**ABOUT THIS EXERCISE**
The whole listing is to be returned exactly.

____

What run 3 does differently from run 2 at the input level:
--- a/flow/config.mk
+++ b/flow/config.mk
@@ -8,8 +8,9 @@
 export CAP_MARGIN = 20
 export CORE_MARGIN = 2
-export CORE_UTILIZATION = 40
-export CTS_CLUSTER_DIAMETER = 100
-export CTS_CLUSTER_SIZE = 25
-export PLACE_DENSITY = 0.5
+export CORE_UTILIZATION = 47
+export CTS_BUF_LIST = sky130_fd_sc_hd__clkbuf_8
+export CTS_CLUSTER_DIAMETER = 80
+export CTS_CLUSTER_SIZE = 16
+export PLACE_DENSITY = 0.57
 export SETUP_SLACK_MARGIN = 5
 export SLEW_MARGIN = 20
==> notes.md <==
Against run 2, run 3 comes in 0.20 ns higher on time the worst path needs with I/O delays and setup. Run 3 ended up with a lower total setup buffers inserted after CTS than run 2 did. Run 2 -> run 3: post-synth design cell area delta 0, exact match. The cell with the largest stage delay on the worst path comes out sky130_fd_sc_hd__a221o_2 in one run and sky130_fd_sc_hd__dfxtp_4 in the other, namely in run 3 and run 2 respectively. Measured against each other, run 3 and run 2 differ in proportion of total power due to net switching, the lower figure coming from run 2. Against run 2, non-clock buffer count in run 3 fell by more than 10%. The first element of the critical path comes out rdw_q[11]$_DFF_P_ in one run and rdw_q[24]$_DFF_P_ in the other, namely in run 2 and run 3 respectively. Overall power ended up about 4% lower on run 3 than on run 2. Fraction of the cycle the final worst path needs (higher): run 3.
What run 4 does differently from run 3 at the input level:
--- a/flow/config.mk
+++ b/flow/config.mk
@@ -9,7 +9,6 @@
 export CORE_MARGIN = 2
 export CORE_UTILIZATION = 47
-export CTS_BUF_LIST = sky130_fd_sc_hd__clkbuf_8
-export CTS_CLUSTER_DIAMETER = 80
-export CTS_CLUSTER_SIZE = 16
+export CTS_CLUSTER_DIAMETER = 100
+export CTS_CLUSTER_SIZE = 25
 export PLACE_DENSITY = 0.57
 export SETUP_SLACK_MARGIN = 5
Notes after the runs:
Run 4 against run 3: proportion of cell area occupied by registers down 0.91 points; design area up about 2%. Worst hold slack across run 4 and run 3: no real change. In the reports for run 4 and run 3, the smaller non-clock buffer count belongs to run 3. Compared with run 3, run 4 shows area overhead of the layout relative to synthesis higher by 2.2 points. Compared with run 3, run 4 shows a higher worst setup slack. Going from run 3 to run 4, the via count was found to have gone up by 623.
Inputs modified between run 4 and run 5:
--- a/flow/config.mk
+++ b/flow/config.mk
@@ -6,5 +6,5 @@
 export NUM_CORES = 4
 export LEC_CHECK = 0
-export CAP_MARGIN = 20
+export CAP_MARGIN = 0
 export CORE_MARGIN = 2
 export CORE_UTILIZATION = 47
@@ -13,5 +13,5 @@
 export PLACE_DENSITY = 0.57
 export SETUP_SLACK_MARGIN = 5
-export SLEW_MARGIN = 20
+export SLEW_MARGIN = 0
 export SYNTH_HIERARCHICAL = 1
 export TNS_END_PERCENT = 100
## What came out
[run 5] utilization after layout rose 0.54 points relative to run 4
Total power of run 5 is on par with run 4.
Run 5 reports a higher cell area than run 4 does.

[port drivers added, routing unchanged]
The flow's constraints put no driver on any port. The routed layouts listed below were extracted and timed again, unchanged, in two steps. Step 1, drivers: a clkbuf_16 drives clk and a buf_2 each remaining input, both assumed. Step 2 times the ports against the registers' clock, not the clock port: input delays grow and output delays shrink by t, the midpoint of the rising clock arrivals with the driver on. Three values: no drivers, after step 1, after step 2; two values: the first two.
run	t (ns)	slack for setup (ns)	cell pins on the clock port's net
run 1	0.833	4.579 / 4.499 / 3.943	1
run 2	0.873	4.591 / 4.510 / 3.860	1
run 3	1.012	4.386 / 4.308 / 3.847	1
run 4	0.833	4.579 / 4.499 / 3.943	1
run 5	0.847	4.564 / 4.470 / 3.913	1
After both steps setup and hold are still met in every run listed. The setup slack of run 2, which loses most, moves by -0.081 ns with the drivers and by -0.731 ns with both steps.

____

**THE ANSWER**
What run 3 does differently from run 2 at the input level:
--- a/flow/config.mk
+++ b/flow/config.mk
@@ -8,8 +8,9 @@
 export CAP_MARGIN = 20
 export CORE_MARGIN = 2
-export CORE_UTILIZATION = 40
-export CTS_CLUSTER_DIAMETER = 100
-export CTS_CLUSTER_SIZE = 25
-export PLACE_DENSITY = 0.5
+export CORE_UTILIZATION = 47
+export CTS_BUF_LIST = sky130_fd_sc_hd__clkbuf_8
+export CTS_CLUSTER_DIAMETER = 80
+export CTS_CLUSTER_SIZE = 16
+export PLACE_DENSITY = 0.57
 export SETUP_SLACK_MARGIN = 5
 export SLEW_MARGIN = 20
==> notes.md <==
Against run 2, run 3 comes in 0.20 ns higher on time the worst path needs with I/O delays and setup. Run 3 ended up with a lower total setup buffers inserted after CTS than run 2 did. Run 2 -> run 3: post-synth design cell area delta 0, exact match. The cell with the largest stage delay on the worst path comes out sky130_fd_sc_hd__a221o_2 in one run and sky130_fd_sc_hd__dfxtp_4 in the other, namely in run 3 and run 2 respectively. Measured against each other, run 3 and run 2 differ in proportion of total power due to net switching, the lower figure coming from run 2. Against run 2, non-clock buffer count in run 3 fell by more than 10%. The first element of the critical path comes out rdw_q[11]$_DFF_P_ in one run and rdw_q[24]$_DFF_P_ in the other, namely in run 2 and run 3 respectively. Overall power ended up about 4% lower on run 3 than on run 2. Fraction of the cycle the final worst path needs (higher): run 3.
What run 4 does differently from run 3 at the input level:
--- a/flow/config.mk
+++ b/flow/config.mk
@@ -9,7 +9,6 @@
 export CORE_MARGIN = 2
 export CORE_UTILIZATION = 47
-export CTS_BUF_LIST = sky130_fd_sc_hd__clkbuf_8
-export CTS_CLUSTER_DIAMETER = 80
-export CTS_CLUSTER_SIZE = 16
+export CTS_CLUSTER_DIAMETER = 100
+export CTS_CLUSTER_SIZE = 25
 export PLACE_DENSITY = 0.57
 export SETUP_SLACK_MARGIN = 5
Notes after the runs:
Run 4 against run 3: proportion of cell area occupied by registers down 0.91 points; design area up about 2%. Worst hold slack across run 4 and run 3: no real change. In the reports for run 4 and run 3, the smaller non-clock buffer count belongs to run 3. Compared with run 3, run 4 shows area overhead of the layout relative to synthesis higher by 2.2 points. Compared with run 3, run 4 shows a higher worst setup slack. Going from run 3 to run 4, the via count was found to have gone up by 623.
Inputs modified between run 4 and run 5:
--- a/flow/config.mk
+++ b/flow/config.mk
@@ -6,5 +6,5 @@
 export NUM_CORES = 4
 export LEC_CHECK = 0
-export CAP_MARGIN = 20
+export CAP_MARGIN = 0
 export CORE_MARGIN = 2
 export CORE_UTILIZATION = 47
@@ -13,5 +13,5 @@
 export PLACE_DENSITY = 0.57
 export SETUP_SLACK_MARGIN = 5
-export SLEW_MARGIN = 20
+export SLEW_MARGIN = 0
 export SYNTH_HIERARCHICAL = 1
 export TNS_END_PERCENT = 100
## What came out
[run 5] utilization after layout rose 0.54 points relative to run 4
Total power of run 5 is on par with run 4.
Run 5 reports a higher cell area than run 4 does.

[port drivers added, routing unchanged]
The flow's constraints put no driver on any port. The routed layouts listed below were extracted and timed again, unchanged, in two steps. Step 1, drivers: a clkbuf_16 drives clk and a buf_2 each remaining input, both assumed. Step 2 times the ports against the registers' clock, not the clock port: input delays grow and output delays shrink by t, the midpoint of the rising clock arrivals with the driver on. Three values: no drivers, after step 1, after step 2; two values: the first two.
run	t (ns)	slack for setup (ns)	cell pins on the clock port's net
run 1	0.833	4.579 / 4.499 / 3.943	1
run 2	0.873	4.591 / 4.510 / 3.860	1
run 3	1.012	4.386 / 4.308 / 3.847	1
run 4	0.833	4.579 / 4.499 / 3.943	1
run 5	0.847	4.564 / 4.470 / 3.913	1
After both steps setup and hold are still met in every run listed. The setup slack of run 2, which loses most, moves by -0.081 ns with the drivers and by -0.731 ns with both steps.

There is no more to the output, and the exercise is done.